• _DATASET EXTRACT_:

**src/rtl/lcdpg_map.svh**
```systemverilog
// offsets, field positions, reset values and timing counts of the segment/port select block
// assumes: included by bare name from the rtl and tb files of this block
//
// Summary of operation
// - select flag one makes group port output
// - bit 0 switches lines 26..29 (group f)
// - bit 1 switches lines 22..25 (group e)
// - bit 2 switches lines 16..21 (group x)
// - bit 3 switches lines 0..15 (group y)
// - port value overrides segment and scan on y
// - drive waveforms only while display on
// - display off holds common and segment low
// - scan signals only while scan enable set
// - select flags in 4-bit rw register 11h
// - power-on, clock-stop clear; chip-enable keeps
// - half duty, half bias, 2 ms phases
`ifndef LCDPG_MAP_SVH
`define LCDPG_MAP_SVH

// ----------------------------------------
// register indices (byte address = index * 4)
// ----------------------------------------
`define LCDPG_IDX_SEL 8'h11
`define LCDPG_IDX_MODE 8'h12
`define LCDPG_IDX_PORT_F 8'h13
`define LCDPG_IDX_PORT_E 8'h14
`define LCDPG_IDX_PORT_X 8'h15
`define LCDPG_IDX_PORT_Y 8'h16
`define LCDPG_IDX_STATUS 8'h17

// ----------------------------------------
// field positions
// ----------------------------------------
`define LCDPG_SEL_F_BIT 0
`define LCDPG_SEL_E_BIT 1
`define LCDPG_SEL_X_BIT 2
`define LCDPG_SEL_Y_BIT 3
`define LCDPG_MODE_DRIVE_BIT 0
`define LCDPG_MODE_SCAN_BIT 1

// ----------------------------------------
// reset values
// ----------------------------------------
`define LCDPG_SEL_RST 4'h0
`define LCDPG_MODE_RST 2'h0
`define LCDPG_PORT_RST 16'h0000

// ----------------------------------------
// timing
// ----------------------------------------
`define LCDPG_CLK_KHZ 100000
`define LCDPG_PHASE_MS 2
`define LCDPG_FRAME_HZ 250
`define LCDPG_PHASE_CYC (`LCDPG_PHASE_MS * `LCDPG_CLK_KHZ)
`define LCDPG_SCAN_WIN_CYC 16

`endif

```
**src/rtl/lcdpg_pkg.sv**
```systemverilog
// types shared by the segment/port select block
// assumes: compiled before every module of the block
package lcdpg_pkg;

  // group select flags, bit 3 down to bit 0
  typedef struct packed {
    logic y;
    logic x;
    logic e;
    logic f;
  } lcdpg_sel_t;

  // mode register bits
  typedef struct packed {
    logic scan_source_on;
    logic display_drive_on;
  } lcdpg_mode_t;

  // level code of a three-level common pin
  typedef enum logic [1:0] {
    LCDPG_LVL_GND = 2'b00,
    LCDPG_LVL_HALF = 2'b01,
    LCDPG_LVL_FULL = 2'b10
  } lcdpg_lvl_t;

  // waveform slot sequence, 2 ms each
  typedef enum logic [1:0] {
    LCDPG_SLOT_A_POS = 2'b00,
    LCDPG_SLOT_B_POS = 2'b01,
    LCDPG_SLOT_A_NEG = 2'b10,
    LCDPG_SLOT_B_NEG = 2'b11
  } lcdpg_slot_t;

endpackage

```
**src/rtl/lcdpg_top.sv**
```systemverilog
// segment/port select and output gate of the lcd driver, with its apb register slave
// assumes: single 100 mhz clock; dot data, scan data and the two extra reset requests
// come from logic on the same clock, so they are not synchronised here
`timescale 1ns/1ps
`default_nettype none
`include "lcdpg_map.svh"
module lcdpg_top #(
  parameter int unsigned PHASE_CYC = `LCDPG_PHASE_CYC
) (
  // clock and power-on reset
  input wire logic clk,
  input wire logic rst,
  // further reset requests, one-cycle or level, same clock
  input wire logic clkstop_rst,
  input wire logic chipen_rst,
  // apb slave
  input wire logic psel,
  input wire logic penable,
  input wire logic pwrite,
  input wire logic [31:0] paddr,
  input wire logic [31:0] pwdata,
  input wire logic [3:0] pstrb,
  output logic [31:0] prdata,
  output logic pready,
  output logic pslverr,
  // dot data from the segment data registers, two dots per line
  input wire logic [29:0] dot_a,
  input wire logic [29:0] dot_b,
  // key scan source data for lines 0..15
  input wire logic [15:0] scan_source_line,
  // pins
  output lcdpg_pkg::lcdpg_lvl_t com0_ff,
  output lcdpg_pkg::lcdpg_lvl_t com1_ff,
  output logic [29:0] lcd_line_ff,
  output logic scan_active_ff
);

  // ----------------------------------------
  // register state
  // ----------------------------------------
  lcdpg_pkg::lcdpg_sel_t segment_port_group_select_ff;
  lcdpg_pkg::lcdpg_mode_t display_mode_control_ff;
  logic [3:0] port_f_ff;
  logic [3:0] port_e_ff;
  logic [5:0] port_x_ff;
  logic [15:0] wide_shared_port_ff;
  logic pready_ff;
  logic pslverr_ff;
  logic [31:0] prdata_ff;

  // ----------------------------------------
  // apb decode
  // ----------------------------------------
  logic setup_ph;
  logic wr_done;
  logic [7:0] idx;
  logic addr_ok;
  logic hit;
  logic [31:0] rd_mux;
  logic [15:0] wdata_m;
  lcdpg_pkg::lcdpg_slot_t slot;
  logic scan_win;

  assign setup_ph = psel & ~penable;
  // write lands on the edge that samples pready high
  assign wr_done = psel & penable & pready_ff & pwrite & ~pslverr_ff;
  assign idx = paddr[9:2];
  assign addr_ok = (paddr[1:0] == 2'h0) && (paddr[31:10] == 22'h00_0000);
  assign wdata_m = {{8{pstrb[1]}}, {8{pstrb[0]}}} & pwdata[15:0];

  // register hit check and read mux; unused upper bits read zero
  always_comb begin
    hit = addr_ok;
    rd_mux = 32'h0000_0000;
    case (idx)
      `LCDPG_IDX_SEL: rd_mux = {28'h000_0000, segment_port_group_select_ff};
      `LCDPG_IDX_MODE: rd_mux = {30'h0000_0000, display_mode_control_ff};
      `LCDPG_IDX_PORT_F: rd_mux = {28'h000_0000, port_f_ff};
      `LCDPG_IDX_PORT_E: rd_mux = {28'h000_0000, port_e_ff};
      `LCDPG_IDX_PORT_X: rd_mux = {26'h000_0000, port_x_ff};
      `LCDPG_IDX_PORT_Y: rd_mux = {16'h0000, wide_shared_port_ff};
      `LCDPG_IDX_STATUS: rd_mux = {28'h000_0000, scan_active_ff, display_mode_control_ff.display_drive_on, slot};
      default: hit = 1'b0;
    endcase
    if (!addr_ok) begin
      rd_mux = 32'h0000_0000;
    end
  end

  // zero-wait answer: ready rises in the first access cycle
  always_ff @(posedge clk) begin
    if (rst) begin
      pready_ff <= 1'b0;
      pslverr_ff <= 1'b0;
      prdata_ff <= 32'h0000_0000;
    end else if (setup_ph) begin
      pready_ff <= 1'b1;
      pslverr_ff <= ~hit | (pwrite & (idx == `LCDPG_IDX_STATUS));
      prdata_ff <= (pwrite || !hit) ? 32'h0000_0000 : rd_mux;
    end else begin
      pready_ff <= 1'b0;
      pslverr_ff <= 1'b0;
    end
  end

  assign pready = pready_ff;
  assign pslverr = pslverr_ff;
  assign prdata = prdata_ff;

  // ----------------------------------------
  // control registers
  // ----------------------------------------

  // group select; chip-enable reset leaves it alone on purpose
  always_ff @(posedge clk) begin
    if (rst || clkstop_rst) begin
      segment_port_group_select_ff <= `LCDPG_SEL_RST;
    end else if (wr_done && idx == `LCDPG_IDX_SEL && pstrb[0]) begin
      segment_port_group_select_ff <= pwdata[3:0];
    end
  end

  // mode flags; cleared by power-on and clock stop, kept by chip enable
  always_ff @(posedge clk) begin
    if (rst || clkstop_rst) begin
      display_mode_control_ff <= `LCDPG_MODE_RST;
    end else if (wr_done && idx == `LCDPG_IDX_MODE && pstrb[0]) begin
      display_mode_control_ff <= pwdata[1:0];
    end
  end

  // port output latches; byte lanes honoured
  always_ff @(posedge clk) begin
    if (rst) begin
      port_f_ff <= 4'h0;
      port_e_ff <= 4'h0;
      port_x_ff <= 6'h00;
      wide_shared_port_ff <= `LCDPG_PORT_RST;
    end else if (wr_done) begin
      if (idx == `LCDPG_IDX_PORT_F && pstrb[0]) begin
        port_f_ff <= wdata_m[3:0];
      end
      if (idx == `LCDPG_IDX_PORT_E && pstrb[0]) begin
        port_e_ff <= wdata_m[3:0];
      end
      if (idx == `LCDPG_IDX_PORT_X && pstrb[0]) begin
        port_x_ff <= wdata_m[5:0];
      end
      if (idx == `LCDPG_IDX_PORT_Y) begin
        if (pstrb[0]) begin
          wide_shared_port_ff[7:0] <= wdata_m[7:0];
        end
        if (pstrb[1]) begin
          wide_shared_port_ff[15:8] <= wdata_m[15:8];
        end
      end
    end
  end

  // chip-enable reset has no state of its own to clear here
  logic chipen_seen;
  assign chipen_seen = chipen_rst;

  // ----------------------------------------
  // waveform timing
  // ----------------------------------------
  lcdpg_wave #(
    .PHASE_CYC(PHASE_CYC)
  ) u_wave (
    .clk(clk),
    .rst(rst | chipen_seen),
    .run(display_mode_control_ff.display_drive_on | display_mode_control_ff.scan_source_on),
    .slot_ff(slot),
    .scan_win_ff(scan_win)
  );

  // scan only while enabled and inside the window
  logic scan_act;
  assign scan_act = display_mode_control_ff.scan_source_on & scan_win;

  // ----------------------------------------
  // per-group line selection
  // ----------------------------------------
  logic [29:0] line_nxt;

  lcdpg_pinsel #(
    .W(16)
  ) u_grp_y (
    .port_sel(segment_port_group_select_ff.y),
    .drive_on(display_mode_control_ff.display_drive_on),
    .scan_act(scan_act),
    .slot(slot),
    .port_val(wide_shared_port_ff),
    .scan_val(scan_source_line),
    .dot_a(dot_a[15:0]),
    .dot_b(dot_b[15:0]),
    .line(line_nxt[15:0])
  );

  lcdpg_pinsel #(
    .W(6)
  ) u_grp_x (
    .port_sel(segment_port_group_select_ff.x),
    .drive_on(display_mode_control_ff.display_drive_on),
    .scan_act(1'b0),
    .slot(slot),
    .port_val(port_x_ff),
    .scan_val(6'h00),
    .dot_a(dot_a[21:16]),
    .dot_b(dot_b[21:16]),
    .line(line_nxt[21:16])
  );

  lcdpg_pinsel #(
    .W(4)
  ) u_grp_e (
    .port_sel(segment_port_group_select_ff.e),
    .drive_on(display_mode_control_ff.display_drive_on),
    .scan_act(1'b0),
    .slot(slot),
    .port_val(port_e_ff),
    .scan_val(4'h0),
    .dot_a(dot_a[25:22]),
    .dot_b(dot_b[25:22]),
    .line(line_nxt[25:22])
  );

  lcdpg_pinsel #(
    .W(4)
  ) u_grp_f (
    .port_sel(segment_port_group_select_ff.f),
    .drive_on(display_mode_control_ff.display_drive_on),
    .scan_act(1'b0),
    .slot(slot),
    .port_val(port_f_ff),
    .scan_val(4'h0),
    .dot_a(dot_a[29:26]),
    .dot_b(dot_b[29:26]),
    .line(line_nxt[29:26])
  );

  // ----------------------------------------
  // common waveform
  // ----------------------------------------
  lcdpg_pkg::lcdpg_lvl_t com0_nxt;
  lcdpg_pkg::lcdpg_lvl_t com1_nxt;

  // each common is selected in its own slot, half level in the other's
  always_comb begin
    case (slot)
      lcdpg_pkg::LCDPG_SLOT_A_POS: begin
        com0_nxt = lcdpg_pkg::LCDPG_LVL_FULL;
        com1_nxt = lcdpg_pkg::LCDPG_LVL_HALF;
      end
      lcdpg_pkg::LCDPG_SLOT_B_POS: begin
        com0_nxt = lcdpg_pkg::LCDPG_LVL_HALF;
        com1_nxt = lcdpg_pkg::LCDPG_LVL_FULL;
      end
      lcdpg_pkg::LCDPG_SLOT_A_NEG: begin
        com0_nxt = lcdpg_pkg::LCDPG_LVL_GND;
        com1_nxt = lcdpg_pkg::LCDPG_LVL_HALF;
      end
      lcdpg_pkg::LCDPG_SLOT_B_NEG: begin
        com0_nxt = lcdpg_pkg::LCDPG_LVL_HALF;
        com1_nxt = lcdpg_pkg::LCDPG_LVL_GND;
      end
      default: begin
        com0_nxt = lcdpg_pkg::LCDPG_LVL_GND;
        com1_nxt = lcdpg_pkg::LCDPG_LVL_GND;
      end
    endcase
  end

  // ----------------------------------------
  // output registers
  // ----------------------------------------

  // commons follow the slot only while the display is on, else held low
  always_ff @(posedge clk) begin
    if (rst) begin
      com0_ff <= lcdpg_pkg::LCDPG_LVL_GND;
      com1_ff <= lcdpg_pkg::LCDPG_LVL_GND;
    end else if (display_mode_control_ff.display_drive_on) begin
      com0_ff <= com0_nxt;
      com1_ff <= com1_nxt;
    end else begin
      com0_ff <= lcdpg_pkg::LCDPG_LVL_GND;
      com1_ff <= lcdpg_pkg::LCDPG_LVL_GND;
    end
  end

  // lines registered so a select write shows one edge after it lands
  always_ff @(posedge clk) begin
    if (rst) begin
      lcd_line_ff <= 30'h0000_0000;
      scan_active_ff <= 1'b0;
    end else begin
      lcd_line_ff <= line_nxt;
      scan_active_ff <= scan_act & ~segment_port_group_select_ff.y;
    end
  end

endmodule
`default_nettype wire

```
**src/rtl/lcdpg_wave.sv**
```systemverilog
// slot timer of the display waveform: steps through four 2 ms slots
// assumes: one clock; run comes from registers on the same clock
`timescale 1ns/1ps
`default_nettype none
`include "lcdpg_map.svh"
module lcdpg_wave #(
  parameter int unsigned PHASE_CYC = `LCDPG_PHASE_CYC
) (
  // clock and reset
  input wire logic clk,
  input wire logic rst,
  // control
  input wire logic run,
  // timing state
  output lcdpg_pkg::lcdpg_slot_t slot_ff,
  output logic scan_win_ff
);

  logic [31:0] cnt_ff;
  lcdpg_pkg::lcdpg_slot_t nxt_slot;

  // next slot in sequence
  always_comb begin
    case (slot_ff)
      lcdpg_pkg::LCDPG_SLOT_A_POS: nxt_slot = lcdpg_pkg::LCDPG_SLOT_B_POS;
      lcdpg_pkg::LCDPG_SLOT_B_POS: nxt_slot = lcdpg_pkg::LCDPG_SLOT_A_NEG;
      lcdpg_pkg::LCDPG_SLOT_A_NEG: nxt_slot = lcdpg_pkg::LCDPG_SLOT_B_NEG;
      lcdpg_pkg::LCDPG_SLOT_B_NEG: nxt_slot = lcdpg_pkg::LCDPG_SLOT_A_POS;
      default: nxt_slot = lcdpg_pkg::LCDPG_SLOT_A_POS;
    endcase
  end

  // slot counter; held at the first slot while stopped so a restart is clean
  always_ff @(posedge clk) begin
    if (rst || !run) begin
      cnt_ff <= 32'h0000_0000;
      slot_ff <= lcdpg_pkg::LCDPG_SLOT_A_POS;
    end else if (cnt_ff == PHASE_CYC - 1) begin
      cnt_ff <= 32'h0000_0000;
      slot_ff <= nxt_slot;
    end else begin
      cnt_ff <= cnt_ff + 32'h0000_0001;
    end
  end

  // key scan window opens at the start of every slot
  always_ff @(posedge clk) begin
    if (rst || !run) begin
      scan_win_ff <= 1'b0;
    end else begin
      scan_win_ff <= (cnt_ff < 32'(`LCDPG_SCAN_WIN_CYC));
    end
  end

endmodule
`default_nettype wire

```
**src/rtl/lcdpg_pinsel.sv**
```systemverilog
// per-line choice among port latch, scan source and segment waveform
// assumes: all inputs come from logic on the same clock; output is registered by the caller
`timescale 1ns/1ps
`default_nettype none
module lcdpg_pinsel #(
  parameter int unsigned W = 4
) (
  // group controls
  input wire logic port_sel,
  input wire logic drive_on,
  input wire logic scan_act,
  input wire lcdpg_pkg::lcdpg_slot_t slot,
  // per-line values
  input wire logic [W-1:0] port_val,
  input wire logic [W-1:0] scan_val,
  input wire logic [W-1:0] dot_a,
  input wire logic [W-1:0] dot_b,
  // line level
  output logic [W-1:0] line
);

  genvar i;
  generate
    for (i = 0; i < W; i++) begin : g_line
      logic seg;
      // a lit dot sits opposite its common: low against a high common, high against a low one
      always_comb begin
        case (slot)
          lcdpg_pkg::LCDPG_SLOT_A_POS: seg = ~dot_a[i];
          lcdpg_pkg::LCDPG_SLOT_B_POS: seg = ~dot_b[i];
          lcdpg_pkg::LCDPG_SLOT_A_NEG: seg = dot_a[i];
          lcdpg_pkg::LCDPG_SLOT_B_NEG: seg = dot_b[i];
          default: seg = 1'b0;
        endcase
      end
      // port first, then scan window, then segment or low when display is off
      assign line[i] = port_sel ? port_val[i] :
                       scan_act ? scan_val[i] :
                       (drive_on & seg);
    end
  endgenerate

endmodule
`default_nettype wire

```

• _TASK GOAL_:
The string "power" may appear in the entries. Say how many lines contain it, as a bare number.

• _SOLUTION_:
3